Fault Activity Aware Service Delivery in Wireless Sensor Networks for Smart Cities

Abstract

Wireless sensor networks (WSNs) are increasingly used in smart cities which involve multiple city services having quality of service (QoS) requirements. When misbehaving devices exist, the performance of current delivery protocols degrades significantly. Nonetheless, the majority of existing schemes either ignore the faulty behaviors’ variability and time-variance in city environments or focus on homogeneous traffic for traditional data services (simple text messages) rather than city services (health care units, traffic monitors, and video surveillance).
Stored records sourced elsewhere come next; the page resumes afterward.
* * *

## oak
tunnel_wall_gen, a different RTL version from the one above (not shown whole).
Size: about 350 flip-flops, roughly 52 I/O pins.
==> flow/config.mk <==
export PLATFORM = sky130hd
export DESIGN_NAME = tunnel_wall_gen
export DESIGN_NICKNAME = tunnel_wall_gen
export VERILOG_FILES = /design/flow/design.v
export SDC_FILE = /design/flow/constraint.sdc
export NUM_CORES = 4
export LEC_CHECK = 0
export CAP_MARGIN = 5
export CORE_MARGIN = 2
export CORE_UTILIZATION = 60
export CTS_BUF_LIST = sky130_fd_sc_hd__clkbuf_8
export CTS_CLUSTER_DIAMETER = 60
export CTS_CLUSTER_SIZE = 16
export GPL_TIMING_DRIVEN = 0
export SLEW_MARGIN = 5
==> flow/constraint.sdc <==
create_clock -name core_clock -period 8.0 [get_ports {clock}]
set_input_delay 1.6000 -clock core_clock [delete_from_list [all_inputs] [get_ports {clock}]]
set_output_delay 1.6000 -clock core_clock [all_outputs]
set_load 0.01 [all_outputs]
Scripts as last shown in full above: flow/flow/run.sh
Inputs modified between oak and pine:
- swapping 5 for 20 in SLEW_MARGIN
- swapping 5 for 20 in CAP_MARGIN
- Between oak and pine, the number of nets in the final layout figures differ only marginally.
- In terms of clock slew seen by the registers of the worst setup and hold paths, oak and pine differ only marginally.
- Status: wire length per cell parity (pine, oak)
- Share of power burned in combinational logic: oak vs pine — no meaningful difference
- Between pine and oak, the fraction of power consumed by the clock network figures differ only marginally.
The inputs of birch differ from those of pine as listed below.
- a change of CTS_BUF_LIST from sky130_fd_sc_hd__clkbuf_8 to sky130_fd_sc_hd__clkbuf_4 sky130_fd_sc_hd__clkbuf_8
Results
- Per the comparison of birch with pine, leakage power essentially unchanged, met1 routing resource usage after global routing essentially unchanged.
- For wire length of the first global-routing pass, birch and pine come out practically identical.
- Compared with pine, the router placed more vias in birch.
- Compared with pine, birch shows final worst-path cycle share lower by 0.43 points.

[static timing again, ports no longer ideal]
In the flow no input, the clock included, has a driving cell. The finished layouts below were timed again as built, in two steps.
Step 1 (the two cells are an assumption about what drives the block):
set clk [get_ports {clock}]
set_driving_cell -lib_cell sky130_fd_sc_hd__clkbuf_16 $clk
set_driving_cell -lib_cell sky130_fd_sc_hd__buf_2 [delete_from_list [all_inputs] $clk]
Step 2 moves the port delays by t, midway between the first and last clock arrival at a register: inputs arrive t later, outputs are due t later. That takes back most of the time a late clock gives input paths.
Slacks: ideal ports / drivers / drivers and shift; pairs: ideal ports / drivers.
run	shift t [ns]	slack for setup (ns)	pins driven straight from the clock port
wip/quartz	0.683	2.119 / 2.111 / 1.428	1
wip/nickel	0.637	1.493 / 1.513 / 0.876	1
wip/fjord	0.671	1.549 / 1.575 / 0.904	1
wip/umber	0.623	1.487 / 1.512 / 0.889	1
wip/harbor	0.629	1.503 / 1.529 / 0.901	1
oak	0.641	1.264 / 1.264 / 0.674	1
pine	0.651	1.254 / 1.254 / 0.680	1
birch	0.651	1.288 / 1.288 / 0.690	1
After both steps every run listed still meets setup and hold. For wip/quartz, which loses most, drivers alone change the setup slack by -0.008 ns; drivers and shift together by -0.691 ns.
Background: an optimization exercise with open tools, aiming at small area, a short achievable clock period and few clock cycles. Do not read the settings as production practice. At most, simulation tests tie the RTL to the original design; equivalence was not proved. The RTL of run 2 was laid out without a check of its function.

==> flow/design.v (outline; a module is shown in full before it is edited, if it fits) <==
// module brAdd: 7 lines
// module mulCsa: 1282 lines
// module armCpu: 219 lines
module armCpu (
	input  logic          clk,
	input  logic          reset,
	input  armPkg::word_t readData,
	output armPkg::word_t memAdr,
	output armPkg::word_t writeData,
	output logic          memWrite
);
  // ...
==> flow/flow/run.sh <==
#!/bin/bash
# The standard layout, with timing repair aiming for setup slack well above zero
# at the design's clock period (the constraints themselves are unchanged), and
# plain buffers on the ports.
set -euo pipefail
bash standard.sh SETUP_SLACK_MARGIN=11 "BUFFER_PORTS_ARGS=-buffer_cell sky130_fd_sc_hd__buf_4" finish > make_finish.log 2>&1
==> flow/standard.sh <==
#!/bin/bash
# synth_recipe.tcl (not shown) runs the flow's synth.tcl, then flattens the netlist and writes it again
# the make line also repeats each setting of config.mk as NAME=value (left out here)
make -C /OpenROAD-flow-scripts/flow DESIGN_CONFIG=/design/flow/config.mk WORK_HOME=/design/flow/orfs CLKGATE_MAP_FILE= SYNTH_SCRIPT=/design/flow/synth_recipe.tcl "${@:-finish}"
==> flow/config.mk <==
export PLATFORM = sky130hd
export DESIGN_NAME = armCpu
export DESIGN_NICKNAME = armCpu
export VERILOG_FILES = /design/flow/design.v
export SDC_FILE = /design/flow/constraint.sdc
export NUM_CORES = 4
export LEC_CHECK = 0
export CAP_MARGIN = 20
export CORE_MARGIN = 2
export CORE_UTILIZATION = 40
export CTS_BUF_LIST = sky130_fd_sc_hd__clkbuf_8
export CTS_CLUSTER_SIZE = 20
export SLEW_MARGIN = 20
export SYNTH_HIERARCHICAL = 1
export TNS_END_PERCENT = 5
==> flow/constraint.sdc <==
create_clock -name core_clock -period 15.0 [get_ports {clk}]
set_input_delay 3.0000 -clock core_clock [delete_from_list [all_inputs] [get_ports {clk}]]
set_output_delay 3.0000 -clock core_clock [all_outputs]
set_load 0.01 [all_outputs]
==> results.txt, run 1 <==
==================================================================================
Result of the run                                                     complete, no violations
Critical R2R Launch                                                        opB[14]
DIE WIDTH                                                                   374 um
Flip-flop count of the largest register, all copies and words added            480
Number of DRC violations after detailed-routing iteration 0                   9722
Crit path capture type                                                        flop
Global-route total usage across every layer                                  0.355
Final period demand of the worst path                                      5.37 ns
Final Slew Violations                                                            0
Xor and xnor area share after synthesis                                     0.0862
Transition time at the pin with the least slew margin                      1.18 ns
Total number of clock tree sinks                                               726
Setup repair bufs after CTS                                                    265
Depth of the worst hold-timing path                                              2
Biggest area consumer among cell classes                              multi-input gates
Number of nets at the end of the flow                                         6142
Mux share of post-synthesis cell area                                       0.0328
Simple-gate portion of the synthesized area                                 0.0933
Critical-path cell with the highest stage delay                       sky130_fd_sc_hd__a211oi_1
Minimum setup slack after placement                                        7.59 ns
Hold Violations, Final                                                           0
Total congestion overflow                                                        0
Number of CTS-inserted buffers                                                 117
Via density per instance                                                      6.69
RePlAce Congestion                                                            1.01
Multi-input combinational cell area                                     0.0329 mm2
==================================================================================
Testbench counts, summed over its fixed seeds: cycles 16,171.
==> module armCpu, before the edit <==
module armCpu (
	input  logic          clk,
	input  logic          reset,
	input  armPkg::word_t readData,
	output armPkg::word_t memAdr,
	output armPkg::word_t writeData,
	output logic          memWrite
);
	logic [31:0] pcF;         
	logic [31:0] brTarget;    
	logic        phExec;      
	logic        phLoad;      
	logic        phStore;     
	logic        phMul;       
	logic        memPh;       
	logic        condEx;      
	logic        takenR;      
	logic [3:0]  flags;       
	logic [3:0]  cond;
	logic [11:0] imm12;
	logic [3:0]  raIdx, rbIdx, wIdx;
	logic        dIsDp, dIsMul, dIsMem, dIsLoad, dIsBr;
	logic        dUseImm, dIsSub, dSetNZ, dSetCV;
	logic [1:0]  dLogicSel;
	logic [31:0] opA, opB;
	logic [31:0] adrReg;
	logic [31:0] wdReg;
	logic [3:0]  pendIdx;
	logic        pendSetNZ;
	logic [14:0][31:0] regFile;
	logic go, stallStart, fetchEn;
	assign go = phExec && condEx;
	assign stallStart = go && (dIsMem || dIsMul);
	assign fetchEn = !(phLoad || phStore || phMul);
	logic [31:0] fetchAdr, fetchAdr4, fetchAdr8;
	assign fetchAdr = takenR ? brTarget : pcF;
	assign fetchAdr4 = fetchAdr + 32'd4;
	assign fetchAdr8 = fetchAdr + 32'd8;    
	assign memAdr = takenR ? brTarget : (memPh ? adrReg : pcF);
	assign writeData = wdReg;
	logic [31:0] aluB, aluBx, sum, aluResult;
	logic [32:0] aluS;
	logic        zSum;
	logic [3:0]  aluFlags;
	assign aluB = dUseImm ? {20'b0, imm12} : opB;
	assign aluBx = dIsSub ? ~aluB : aluB;
	assign aluS = {1'b0, opA} + {1'b0, aluBx} + {32'b0, dIsSub};
	assign sum = aluS[31:0];
	assign zSum = ((opA ^ aluBx) == {opA[30:0] | aluBx[30:0], dIsSub});
	always_comb begin
		case (dLogicSel)
			2'b00: aluResult = aluS[31:0];
			2'b01: aluResult = opA & aluB;
			2'b10: aluResult = opA | aluB;
			default: aluResult = opA ^ aluB;
		endcase
	end
	assign aluFlags = {aluResult[31], (dLogicSel == 2'b00) ? zSum : (aluResult == 32'b0), aluS[32],
		(opA[31] ^ aluBx[31] ^ 1'b1) & (opA[31] ^ aluS[31])};
	logic [31:0] csSum, csCarry, product;
	logic        productZ;
	mulCsa mulCsa_inst (
		.a(opA),
		.b(opB),
		.y0(csSum),
		.y1(csCarry)
	);
	assign product = adrReg + wdReg;
	assign productZ = ((adrReg ^ wdReg) == {adrReg[30:0] | wdReg[30:0], 1'b0});
	logic        rfWe;
	logic [3:0]  rfWa;
	logic [31:0] rfWd;
	always_comb begin
		rfWe = go && dIsDp;
		rfWa = wIdx;
		rfWd = aluResult;
		if (phLoad) begin
			rfWe = 1'b1;
			rfWa = pendIdx;
			rfWd = readData;
		end else if (phMul) begin
			rfWe = 1'b1;
			rfWa = pendIdx;
			rfWd = product;
		end
	end
	always_ff @(posedge clk) begin
		for (int k = 0; k < 15; k++) begin
			if (rfWe && rfWa == 4'(k)) regFile[k] <= rfWd;
		end
	end
	logic [1:0]  fOp;
	logic        fIsMul, fIsMem;
	logic [3:0]  fRa, fRb;
	logic [15:0] fRaSel, fRbSel;
	logic [31:0] fRdA, fRdB;
	assign fOp = readData[27:26];
	assign fIsMul = (readData[27:25] == 3'b000) && readData[4];
	assign fIsMem = (fOp == 2'b01);
	assign fRa = fIsMul ? readData[11:8] : readData[19:16];
	assign fRb = fIsMem ? readData[15:12] : readData[3:0];
	assign fRaSel = 16'b1 << fRa;
	assign fRbSel = 16'b1 << fRb;
	always_comb begin
		fRdA = fetchAdr8 & {32{fRaSel[15]}};
		fRdB = fetchAdr8 & {32{fRbSel[15]}};
		for (int k = 0; k < 15; k++) begin
			fRdA = fRdA | (regFile[k] & {32{fRaSel[k]}});
			fRdB = fRdB | (regFile[k] & {32{fRbSel[k]}});
		end
	end
	logic eWrites;
	assign eWrites = go && dIsDp;
	logic [3:0] flagsN;
	always_comb begin
		flagsN = flags;
		if (go && dIsDp) begin
			if (dSetNZ) flagsN[3:2] = aluFlags[3:2];
			if (dSetCV) flagsN[1:0] = aluFlags[1:0];
		end
		if (phMul && pendSetNZ) flagsN[3:2] = {product[31], productZ};
	end
	function automatic logic condHolds(input logic [3:0] c, input logic [3:0] f);
		logic n, z, cf, v;
		{n, z, cf, v} = f;
		case (c)
			4'b0000: condHolds = z;
			4'b0001: condHolds = !z;
			4'b0010: condHolds = cf;
			4'b0011: condHolds = !cf;
			4'b0100: condHolds = n;
			4'b0101: condHolds = !n;
			4'b0110: condHolds = v;
			4'b0111: condHolds = !v;
			4'b1000: condHolds = cf && !z;
			4'b1001: condHolds = !(cf && !z);
			4'b1010: condHolds = n == v;
			4'b1011: condHolds = n != v;
			4'b1100: condHolds = !z && (n == v);
			4'b1101: condHolds = !(!z && (n == v));
			4'b1110: condHolds = 1'b1;
			default: condHolds = 1'b0;
		endcase
	endfunction
	logic phExecN, condN, isBrN;
	assign phExecN = (fetchEn && !stallStart) || phLoad || phStore || phMul;
	assign condN = condHolds(fetchEn ? readData[31:28] : cond, flagsN);
	assign isBrN = fetchEn ? (fOp == 2'b10) : dIsBr;
	logic [31:0] brNext;
	brAdd brAdd_inst (
		.base(fetchAdr8),
		.off(readData[23:0]),
		.target(brNext)
	);
	always_ff @(posedge clk or posedge reset) begin
		if (reset) begin
			pcF <= '0;
			phExec <= 1'b0;
			phLoad <= 1'b0;
			phStore <= 1'b0;
			phMul <= 1'b0;
			memPh <= 1'b0;
			condEx <= 1'b0;
			takenR <= 1'b0;
			flags <= '0;
			memWrite <= 1'b0;
		end else begin
			phExec <= phExecN;
			condEx <= condN;
			takenR <= phExecN && isBrN && condN;
			phLoad <= stallStart && dIsMem && dIsLoad;
			phStore <= stallStart && dIsMem && !dIsLoad;
			memWrite <= stallStart && dIsMem && !dIsLoad;
			memPh <= stallStart && dIsMem;
			phMul <= stallStart && dIsMul;
			if (fetchEn) pcF <= fetchAdr4;
			flags <= flagsN;
		end
	end
	always_ff @(posedge clk) begin
		if (fetchEn) begin
			cond <= readData[31:28];
			imm12 <= readData[11:0];
			raIdx <= fRa;
			rbIdx <= fRb;
			wIdx <= fIsMul ? readData[19:16] : readData[15:12];
			dIsMul <= fIsMul;
			dIsDp <= (fOp == 2'b00) && !fIsMul;
			dIsMem <= fIsMem;
			dIsLoad <= readData[20];
			dIsBr <= (fOp == 2'b10);
			dUseImm <= fIsMem || readData[25];
			dIsSub <= (fOp == 2'b00) && (readData[24:21] == 4'b0010);
			dSetNZ <= readData[20];
			dSetCV <= readData[20] && (readData[24:21] == 4'b0100 || readData[24:21] == 4'b0010);
			case (readData[24:21])
				4'b0000: dLogicSel <= (fOp == 2'b00) ? 2'b01 : 2'b00;
				4'b1100: dLogicSel <= (fOp == 2'b00) ? 2'b10 : 2'b00;
				4'b0001: dLogicSel <= (fOp == 2'b00) ? 2'b11 : 2'b00;
				default: dLogicSel <= 2'b00;
			endcase
			brTarget <= brNext;
			opA <= (eWrites && wIdx == fRa) ? aluResult : fRdA;
			opB <= (eWrites && wIdx == fRb) ? aluResult : fRdB;
		end else if (phLoad) begin
			if (raIdx == pendIdx) opA <= readData;
			if (rbIdx == pendIdx) opB <= readData;
		end else if (phMul) begin
			if (raIdx == pendIdx) opA <= product;
			if (rbIdx == pendIdx) opB <= product;
		end
		if (stallStart) begin
			adrReg <= dIsMul ? csSum : sum;
			wdReg <= dIsMul ? csCarry : opB;
			pendIdx <= wIdx;
			pendSetNZ <= dSetNZ;
		end
	end
endmodule
==> run 2, diff against run 1 <==
--- a/flow/design.v
+++ b/flow/design.v
@@ -1421,4 +1421,9 @@
 	assign fRb = fIsMem ? readData[15:12] : readData[3:0];
-	assign fRaSel = 16'b1 << fRa;
-	assign fRbSel = 16'b1 << fRb;
+	logic [15:0] ohRn, ohRs, ohRm, ohRd;
+	assign ohRn = 16'b1 << readData[19:16];
+	assign ohRs = 16'b1 << readData[11:8];
+	assign ohRm = 16'b1 << readData[3:0];
+	assign ohRd = 16'b1 << readData[15:12];
+	assign fRaSel = fIsMul ? ohRs : ohRn;
+	assign fRbSel = fIsMem ? ohRd : ohRm;
 	always_comb begin
--- a/flow/flow/run.sh
+++ b/flow/flow/run.sh
@@ -5,2 +5,2 @@
 set -euo pipefail
-bash standard.sh SETUP_SLACK_MARGIN=11 "BUFFER_PORTS_ARGS=-buffer_cell sky130_fd_sc_hd__buf_4" finish > make_finish.log 2>&1
+bash standard.sh SETUP_SLACK_MARGIN=10 "BUFFER_PORTS_ARGS=-buffer_cell sky130_fd_sc_hd__buf_4" finish > make_finish.log 2>&1
==> run 2 against run 1 <==
Compared with the run above:
- non-clock buffer count is 86 lower
- sequential share of layout area rose by 0.86 points
- global-route usage decreased by 0.53 points
- final cell count shrank 1.3%
- via count shrank 1.4%
- die area stayed put
- synthesized cell count is the same
- register-to-register slack better by 0.05 ns
- clock skew grew 0.011 ns
- clock-buffer cell count fell by 7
We consider the problem of fault-aware multiservice delivery, in which the network performs secure routing and rate control in terms of fault activity dynamic metric. To this end, we first design a distributed framework to estimate the fault activity information based on the effects of nondeterministic faulty behaviors and to incorporate these estimates into the service delivery. Then we present a fault activity geographic opportunistic routing (FAGOR) algorithm addressing a wide range of misbehaviors. We develop a leaky-hop model and design a fault activity rate-control algorithm for heterogeneous traffic to allocate resources, while guaranteeing utility fairness among multiple city services. Finally, we demonstrate the significant performance of our scheme in routing performance, effective utility, and utility fairness in the presence of misbehaving sensors through extensive simulations.